This is one of the Class B Certificates referred to in the
within-mentioned Agreement.


Date:

                             BANKERS TRUST COMPANY,
                             not in its individual capacity 
                             but solely as Trustee

                             By: ______________________________  
                                  Authorized Signatory 

                                      B-4



                 (REVERSE OF CLASS B CERTIFICATE)


     The Class B Certificates do not represent an obligation of, or
an interest in, any of the Seller, the Servicer, the Trustee or any
affiliates of any of them, and no recourse may be had against such
parties or their assets except as expressly set forth or
contemplated herein or in the Agreement.  In addition, this
Certificate is limited in right of payment to certain collections
and recoveries with respect to the Receivables (and certain other
amounts), all as more specifically set forth herein and in the
Agreement.  A copy of the Agreement may be examined by any
Certificateholder upon written request during normal business hours
at the principal office of the Seller and at such other places, if
any, designated by the Seller.

     The Agreement permits, with certain exceptions therein
provided, the amendment thereof and the modification of the rights
and obligations of the Seller, the Servicer and the Trustee and the
rights of the Certificateholders at any time by the Seller, the
Servicer and the Trustee with the consent of the Holders of
Certificates evidencing not less than a majority of the aggregate
outstanding principal balance of the Class A Certificates and the
Class B Certificates taken together as a single class.  Any such
consent by the Holder of this Certificate shall be conclusive and
binding on such Holder and on all future Holders of this
Certificate and of any Certificate issued upon the transfer hereof
or in exchange herefor or in lieu hereof, whether or not notation
of such consent is made upon this Certificate.  The Agreement also
permits the amendment thereof, in certain limited circumstances,
without the consent of the Holders of any Certificates.

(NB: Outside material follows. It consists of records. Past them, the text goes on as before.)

This design comes from an exercise in tuning for small area, a short achievable clock period and few clock cycles per item on the open sky130 flow, not from production work.
The RTL was checked by simulation tests, not by an equivalence proof against the original design.
No activity file was given, so power comes from the tool's default toggle rates.

**flow/config.mk**
```make
export PLATFORM = sky130hd
export DESIGN_NAME = SQRTLOG
export DESIGN_NICKNAME = SQRTLOG
export VERILOG_FILES = /design/flow/design.v
export SDC_FILE = /design/flow/constraint.sdc
export NUM_CORES = 4
export LEC_CHECK = 0
export CAP_MARGIN = 20
export CORE_MARGIN = 2
export CORE_UTILIZATION = 40
export SETUP_SLACK_MARGIN = 3.5
export SLEW_MARGIN = 20
```
**flow/constraint.sdc**
```tcl
create_clock -name core_clock -period 8.0 [get_ports {clock}]
set_input_delay 1.6000 -clock core_clock [delete_from_list [all_inputs] [get_ports {clock}]]
set_output_delay 1.6000 -clock core_clock [all_outputs]
set_load 0.01 [all_outputs]
```
**flow/design.v**
```verilog
module SQRTLOG #(parameter NBITS = 20, M = 10, N = 10)
              (input logic clock, reset,
               input logic [1:0] op,
               input logic [NBITS-1:0] data_in,
               output logic done,
               output logic [NBITS-1:0] data_out);
  logic [16:0] w;
  logic [9:0]  f;
  logic [4:0]  ext;
  logic [16:0] r;
  assign f   = w[9:0];
  assign ext = w[14:10];
  assign r   = w;
  logic [1:0]  pr;      
  logic [1:0]  opr;     
  logic [3:0]  cnt;     
  logic [19:0] n16, n8, n4, n2, n1;
  logic [4:0]  lz;
  always_comb begin
    lz[4] = ~|data_in[19:4];
    n16   = lz[4] ? {data_in[3:0], 16'd0} : data_in;
    lz[3] = ~|n16[19:12];
    n8    = lz[3] ? {n16[11:0], 8'd0} : n16;
    lz[2] = ~|n8[19:16];
    n4    = lz[2] ? {n8[15:0], 4'd0} : n8;
    lz[1] = ~|n4[19:18];
    n2    = lz[1] ? {n4[17:0], 2'd0} : n4;
    lz[0] = ~n2[19];
    n1    = lz[0] ? {n2[18:0], 1'b0} : n2;
  end
  logic [9:0] f0;
  assign f0 = n1[18:9];                         
  logic [4:0] lzp;
  always_comb begin
    lzp = 5'd31;
    for (int i = 0; i < 20; i++)
      if (data_in[i]) lzp = 5'(19 - i);
  end
  logic [24:0] a0;
  logic [13:0] t308, t710;
  logic [14:0] te;
  always_comb begin
    case (lzp)
      5'd0: begin te = 15'h0009; t308 = 14'h0ad4; t710 = 14'h18f6; end
      5'd1: begin te = 15'h0008; t308 = 14'h09a0; t710 = 14'h1630; end
      5'd2: begin te = 15'h0007; t308 = 14'h086c; t710 = 14'h136a; end
      5'd3: begin te = 15'h0006; t308 = 14'h0738; t710 = 14'h10a4; end
      5'd4: begin te = 15'h0005; t308 = 14'h0604; t710 = 14'h0dde; end
      5'd5: begin te = 15'h0004; t308 = 14'h04d0; t710 = 14'h0b18; end
      5'd6: begin te = 15'h0003; t308 = 14'h039c; t710 = 14'h0852; end
      5'd7: begin te = 15'h0002; t308 = 14'h0268; t710 = 14'h058c; end
      5'd8: begin te = 15'h0001; t308 = 14'h0134; t710 = 14'h02c6; end
      5'd9: begin te = 15'h0000; t308 = 14'h0000; t710 = 14'h0000; end
      5'd10: begin te = 15'h7fff; t308 = 14'h3ecc; t710 = 14'h3d3a; end
      5'd11: begin te = 15'h7ffe; t308 = 14'h3d98; t710 = 14'h3a74; end
      5'd12: begin te = 15'h7ffd; t308 = 14'h3c64; t710 = 14'h37ae; end
      5'd13: begin te = 15'h7ffc; t308 = 14'h3b30; t710 = 14'h34e8; end
      5'd14: begin te = 15'h7ffb; t308 = 14'h39fc; t710 = 14'h3222; end
      5'd15: begin te = 15'h7ffa; t308 = 14'h38c8; t710 = 14'h2f5c; end
      5'd16: begin te = 15'h7ff9; t308 = 14'h3794; t710 = 14'h2c96; end
      5'd17: begin te = 15'h7ff8; t308 = 14'h3660; t710 = 14'h29d0; end
      5'd18: begin te = 15'h7ff7; t308 = 14'h352c; t710 = 14'h270a; end
      5'd19: begin te = 15'h7ff6; t308 = 14'h33f8; t710 = 14'h2444; end
      default: begin te = 'x; t308 = 'x; t710 = 'x; end
    endcase
    case (op)
      2'd2:    a0 = {{11{t308[13]}}, t308};
      2'd3:    a0 = {{11{t710[13]}}, t710};
      default: a0 = {te, 10'd0};
    endcase
  end
  logic [21:0] dx;
  logic [3:0]  top4;
  logic [1:0]  pr0;
  logic [3:0]  cnt_sq0;
  logic [16:0] r0;
  logic [19:0] q0;
  logic        nz;
  assign dx = {data_in, 2'b00};                 
  always_comb begin
    top4 = '0; pr0 = '0; cnt_sq0 = 4'd3;
    for (int k = 0; k < 10; k++)
      if (data_in[2*k+1 -: 2] != 2'b00) begin
        top4    = dx[2*k+3 -: 4];
        pr0     = (k >= 2) ? dx[2*k-1 -: 2] : 2'b00;
        cnt_sq0 = 4'(3 + k);
      end
  end
  assign nz   = |data_in;
  logic [4:0] rq;
  always_comb begin
    case (top4)
      4'd0: rq = 5'bxxxxx;
      4'd1: rq = 5'bxxxxx;
      4'd2: rq = 5'bxxxxx;
      4'd3: rq = 5'bxxxxx;
      4'd4: rq = 5'd0;
      4'd5: rq = 5'd2;
      4'd6: rq = 5'd4;
      4'd7: rq = 5'd6;
      4'd8: rq = 5'd8;
      4'd9: rq = 5'd1;
      4'd10: rq = 5'd3;
      4'd11: rq = 5'd5;
      4'd12: rq = 5'd7;
      4'd13: rq = 5'd9;
      4'd14: rq = 5'd11;
      4'd15: rq = 5'd13;
    endcase
    r0 = nz ? {13'd0, rq[4:1]} : 17'd0;
    q0 = nz ? {18'd0, 1'b1, rq[0]} : 20'd0;
  end
  logic [16:0] rn;
  logic        qb;
  assign rn = {r[14:0], pr} + {data_out[14:0] ^ {15{~r[16]}}, 2'b11};
  assign qb = ~rn[16];
  logic [1:0] prn;
  always_comb begin
    prn = 2'b00;
    for (int j = 5; j < 15; j++)
      if (cnt == 4'(j + 1)) prn = data_in[2*j-9 -: 2];
  end
  logic        b, b0;
  logic [11:0] s;
  logic [9:0]  fn;
  assign b  = f >= 10'd425;
  assign b0 = b ? (f >= 10'd699) : (f >= 10'd195);
  sqstep u_sq (.f(f), .s(s));
  assign fn = b ? {s[11], s[9:1]} : s[9:0];
  logic [9:0] kk;
  logic       k10;
  assign kk  = (opr == 2'd2) ? 10'd308 : (opr == 2'd3) ? 10'd710 : 10'd0;
  assign k10 = (opr == 2'd1);
  function automatic logic [24:0] addk(input logic [24:0] a);
    logic [10:0] c;
    logic        ci;
    logic [24:0] y;
    c[0] = 1'b0;
    for (int i = 0; i < 10; i++) begin
      y[i]   = a[i] ^ kk[i] ^ c[i];
      c[i+1] = kk[i] ? (a[i] | c[i]) : (a[i] & c[i]);
    end
    ci = c[10] | k10;
    for (int i = 10; i < 25; i++)
      y[i] = a[i] ^ (ci & (&(a[24:10] | (15'h7fff << (i - 10)))));
    addk = y;
  endfunction
  logic [24:0] a2, an, a4, af;
  assign a2 = {ext[3:0], data_out, 1'b0};
  assign an = b ? addk(a2) : a2;
  assign a4 = {an[23:0], 1'b0};
  assign af = b0 ? addk(a4) : a4;
  always_ff @(posedge clock) begin
    if (reset) begin
      done <= (op != 2'd0) && (f0 == 10'd0);
      pr   <= pr0;
      opr  <= op;
      if (op == 2'd0) begin
        w        <= r0;
        data_out <= q0;
        cnt      <= cnt_sq0;
      end else begin
        w        <= {2'b00, a0[24:20], f0};
        data_out <= a0[19:0];
        cnt      <= 4'd8;
      end
    end else begin
      cnt <= cnt - 4'd1;
      pr  <= prn;
      if (opr == 2'd0)
        w <= rn;
      else
        w <= {2'b00, an[24:20], fn};
      if (!done) begin
        if (cnt == 4'd0) done <= 1'b1;
        if (opr == 2'd0)
          data_out <= {data_out[18:0], qb};
        else if (cnt == 4'd0)
          data_out <= {{5{af[24]}}, af[24:10]};
        else
          data_out <= an[19:0];
      end
    end
  end
endmodule
module sqstep (input logic [9:0] f, output logic [11:0] s);
  logic t1;
  logic t2;
  logic t3;
  logic t4;
  logic t5;
  logic t6;
  logic t7;
  logic t8;
  logic t9;
  logic t10;
  logic t11;
  logic t12;
  logic t13;
  logic t14;
  logic t15;
  logic t16;
  logic t17;
  logic t18;
  logic t19;
  logic t20;
  logic t21;
  logic t22;
  logic t23;
  logic t24;
  logic t25;
  logic t26;
  logic t27;
  logic t28;
  logic t29;
  logic t30;
  logic t31;
  logic t32;
  logic t33;
  logic t34;
  logic t35;
  logic t36;
  logic t37;
  logic t38;
  logic t39;
  logic t40;
  logic t41;
  logic t42;
  logic t43;
  logic t44;
  logic t45;
  logic t46;
  logic t47;
  logic t48;
  logic t49;
  logic t50;
  logic t51;
  logic t52;
  logic t53;
  logic t54;
  logic t55;
  logic t56;
  logic t57;
  logic t58;
  logic t59;
  logic t60;
  logic t61;
  logic t62;
  logic t63;
  logic t64;
  logic t65;
  logic t66;
  logic t67;
  logic t68;
  logic t69;
  logic t70;
  logic t71;
  logic t72;
  assign t1 = (f[0] & f[7]) ^ (f[1] & f[6]);
  assign t2 = (f[0] & f[7]) & (f[1] & f[6]);
  assign t3 = (f[0] & f[8]) ^ (f[1] & f[7]);
  assign t4 = (f[0] & f[8]) & (f[1] & f[7]);
  assign t5 = (f[0] & f[9]) ^ (f[1] & f[8]) ^ (f[2] & f[7]);
  assign t6 = ((f[0] & f[9]) & (f[1] & f[8])) | ((f[0] & f[9]) & (f[2] & f[7])) | ((f[1] & f[8]) & (f[2] & f[7]));
  assign t7 = (f[3] & f[6]) ^ (f[4] & f[5]);
  assign t8 = (f[3] & f[6]) & (f[4] & f[5]);
  assign t9 = f[0] ^ (f[1] & f[9]) ^ (f[2] & f[8]);
  assign t10 = (f[0] & (f[1] & f[9])) | (f[0] & (f[2] & f[8])) | ((f[1] & f[9]) & (f[2] & f[8]));
  assign t11 = (f[3] & f[7]) ^ (f[4] & f[6]);
  assign t12 = (f[3] & f[7]) & (f[4] & f[6]);
  assign t13 = f[1] ^ (f[2] & f[9]) ^ (f[3] & f[8]);
  assign t14 = (f[1] & (f[2] & f[9])) | (f[1] & (f[3] & f[8])) | ((f[2] & f[9]) & (f[3] & f[8]));
  assign t15 = (f[4] & f[7]) ^ (f[5] & f[6]) ^ f[6];
  assign t16 = ((f[4] & f[7]) & (f[5] & f[6])) | ((f[4] & f[7]) & f[6]) | ((f[5] & f[6]) & f[6]);
  assign t17 = f[2] ^ (f[3] & f[9]) ^ (f[4] & f[8]);
  assign t18 = (f[2] & (f[3] & f[9])) | (f[2] & (f[4] & f[8])) | ((f[3] & f[9]) & (f[4] & f[8]));
  assign t19 = f[3] ^ (f[4] & f[9]) ^ (f[5] & f[8]);
  assign t20 = (f[3] & (f[4] & f[9])) | (f[3] & (f[5] & f[8])) | ((f[4] & f[9]) & (f[5] & f[8]));
  assign t21 = (f[0] & f[5]) ^ (f[1] & f[4]);
  assign t22 = (f[0] & f[5]) & (f[1] & f[4]);
  assign t23 = (f[0] & f[6]) ^ (f[1] & f[5]);
  assign t24 = (f[0] & f[6]) & (f[1] & f[5]);
  assign t25 = t1 ^ (f[2] & f[5]) ^ (f[3] & f[4]);
  assign t26 = (t1 & (f[2] & f[5])) | (t1 & (f[3] & f[4])) | ((f[2] & f[5]) & (f[3] & f[4]));
  assign t27 = t3 ^ (f[2] & f[6]) ^ (f[3] & f[5]);
  assign t28 = (t3 & (f[2] & f[6])) | (t3 & (f[3] & f[5])) | ((f[2] & f[6]) & (f[3] & f[5]));
  assign t29 = t5 ^ t7 ^ f[5];
  assign t30 = (t5 & t7) | (t5 & f[5]) | (t7 & f[5]);
  assign t31 = t9 ^ t11 ^ t6;
  assign t32 = (t9 & t11) | (t9 & t6) | (t11 & t6);
  assign t33 = t13 ^ t15 ^ t10;
  assign t34 = (t13 & t15) | (t13 & t10) | (t15 & t10);
  assign t35 = t17 ^ (f[5] & f[7]) ^ t14;
  assign t36 = (t17 & (f[5] & f[7])) | (t17 & t14) | ((f[5] & f[7]) & t14);
  assign t37 = t19 ^ (f[6] & f[7]) ^ f[7];
  assign t38 = (t19 & (f[6] & f[7])) | (t19 & f[7]) | ((f[6] & f[7]) & f[7]);
  assign t39 = f[4] ^ (f[5] & f[9]) ^ (f[6] & f[8]);
  assign t40 = (f[4] & (f[5] & f[9])) | (f[4] & (f[6] & f[8])) | ((f[5] & f[9]) & (f[6] & f[8]));
  assign t41 = f[5] ^ (f[6] & f[9]) ^ (f[7] & f[8]);
  assign t42 = (f[5] & (f[6] & f[9])) | (f[5] & (f[7] & f[8])) | ((f[6] & f[9]) & (f[7] & f[8]));
  assign t43 = (f[0] & f[3]) ^ (f[1] & f[2]);
  assign t44 = (f[0] & f[3]) & (f[1] & f[2]);
  assign t45 = (f[0] & f[4]) ^ (f[1] & f[3]);
  assign t46 = (f[0] & f[4]) & (f[1] & f[3]);
  assign t47 = t21 ^ (f[2] & f[3]) ^ f[3];
  assign t48 = (t21 & (f[2] & f[3])) | (t21 & f[3]) | ((f[2] & f[3]) & f[3]);
  assign t49 = t23 ^ (f[2] & f[4]) ^ t22;
  assign t50 = (t23 & (f[2] & f[4])) | (t23 & t22) | ((f[2] & f[4]) & t22);
  assign t51 = t25 ^ f[4] ^ t24;
  assign t52 = (t25 & f[4]) | (t25 & t24) | (f[4] & t24);
  assign t53 = t27 ^ t2 ^ t26;
  assign t54 = (t27 & t2) | (t27 & t26) | (t2 & t26);
  assign t55 = t29 ^ t4 ^ t28;
  assign t56 = (t29 & t4) | (t29 & t28) | (t4 & t28);
  assign t57 = t31 ^ t8 ^ t30;
  assign t58 = (t31 & t8) | (t31 & t30) | (t8 & t30);
  assign t59 = t33 ^ t12 ^ t32;
  assign t60 = (t33 & t12) | (t33 & t32) | (t12 & t32);
  assign t61 = t35 ^ t16 ^ t34;
  assign t62 = (t35 & t16) | (t35 & t34) | (t16 & t34);
  assign t63 = t37 ^ t18 ^ t36;
  assign t64 = (t37 & t18) | (t37 & t36) | (t18 & t36);
  assign t65 = t39 ^ t20 ^ t38;
  assign t66 = (t39 & t20) | (t39 & t38) | (t20 & t38);
  assign t67 = t41 ^ f[8] ^ t40;
  assign t68 = (t41 & f[8]) | (t41 & t40) | (f[8] & t40);
  assign t69 = f[6] ^ (f[7] & f[9]) ^ t42;
  assign t70 = (f[6] & (f[7] & f[9])) | (f[6] & t42) | ((f[7] & f[9]) & t42);
  assign t71 = f[7] ^ (f[8] & f[9]) ^ f[9];
  assign t72 = (f[7] & (f[8] & f[9])) | (f[7] & f[9]) | ((f[8] & f[9]) & f[9]);
  logic [20:0] ra, rb;
  logic [21:0] sum;
  assign ra = {f[9], f[8], t71, t69, t67, t65, t63, t61, t59, t57, t55, t53, t51, t49, t47, t45, t43, (f[0] & f[2]), (f[0] & f[1]), 1'b0, f[0]};
  assign rb = {1'b0, t72, t70, t68, t66, t64, t62, t60, t58, t56, t54, t52, t50, t48, t46, t44, f[2], 1'b0, f[1], 1'b0, 1'b0};
  assign sum = ra + rb;
  assign s = sum[21:10];
endmodule
```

     As provided in the Agreement and subject to certain
limitations therein set forth, the transfer of this Certificate is
registerable in the Certificate Register upon surrender of this
Certificate for registration of transfer at the offices or agencies
maintained by the Trustee in the Borough of Manhattan, The City of
New York, accompanied by a written instrument of transfer in form
satisfactory to the Trustee and duly executed by the Holder hereof
or such Holder's attorney duly authorized in writing, and thereupon
one or more new Class B Certificates of authorized denominations
evidencing the same aggregate interest in the Trust will be issued
to the designated transferee.

     Except as provided in the Agreement, the Class B Certificates
are issuable only as registered certificates without coupons in
minimum denominations of $1,000 and integral multiples thereof;
PROVIDED, HOWEVER, that one Class B Certificate may be issued in a
denomination that represents any remaining portion of the Original
Class B Principal Balance.  As provided in the Agreement and
subject to certain limitations therein set forth, Class B
Certificates are exchangeable for new Class B Certificates of

                                      B-5



authorized denominations evidencing the same aggregate
denomination, as requested by the Holder surrendering the same.  No
service charge will be made for any such registration of transfer
or exchange, but the Trustee may require payment of a sum
sufficient to cover any tax or governmental charge payable in
connection therewith.

     The Trustee and any agent of the Trustee may treat the Person
in whose name this Certificate is registered as the owner hereof
for all purposes, and none of the Trustee or any such agent shall
be affected by any notice to the contrary.

     The obligations and responsibilities created by the Agreement
and the Trust created thereby shall terminate upon the payment to
Certificateholders of all amounts required to be paid to them
pursuant to the Agreement and the disposition of all property held
by the Trust.  The Seller of the Receivables may at its option
purchase the corpus of the Trust at a price specified in the
Agreement, and such purchase of the Receivables and other property
of the Trust will effect early retirement of the Certificates;
however, such right of purchase is exercisable only on a
Distribution Date during a Collection Period subsequent to a
Collection Period in which the Pool Balance is 5% or less of the
Original Pool Balance as of the first day of such Collection
Period.  

     [By accepting and holding this Class B Certificate, the Holder
hereof shall be deemed to have represented and warranted that it is
it is not acquiring Class B Certificates, directly or indirectly,
for or on behalf of an ERISA Entity other than an "insurance
company general account" as defined in, and which complies with the
provisions of, Prohibited Transaction Exemption 95-60.]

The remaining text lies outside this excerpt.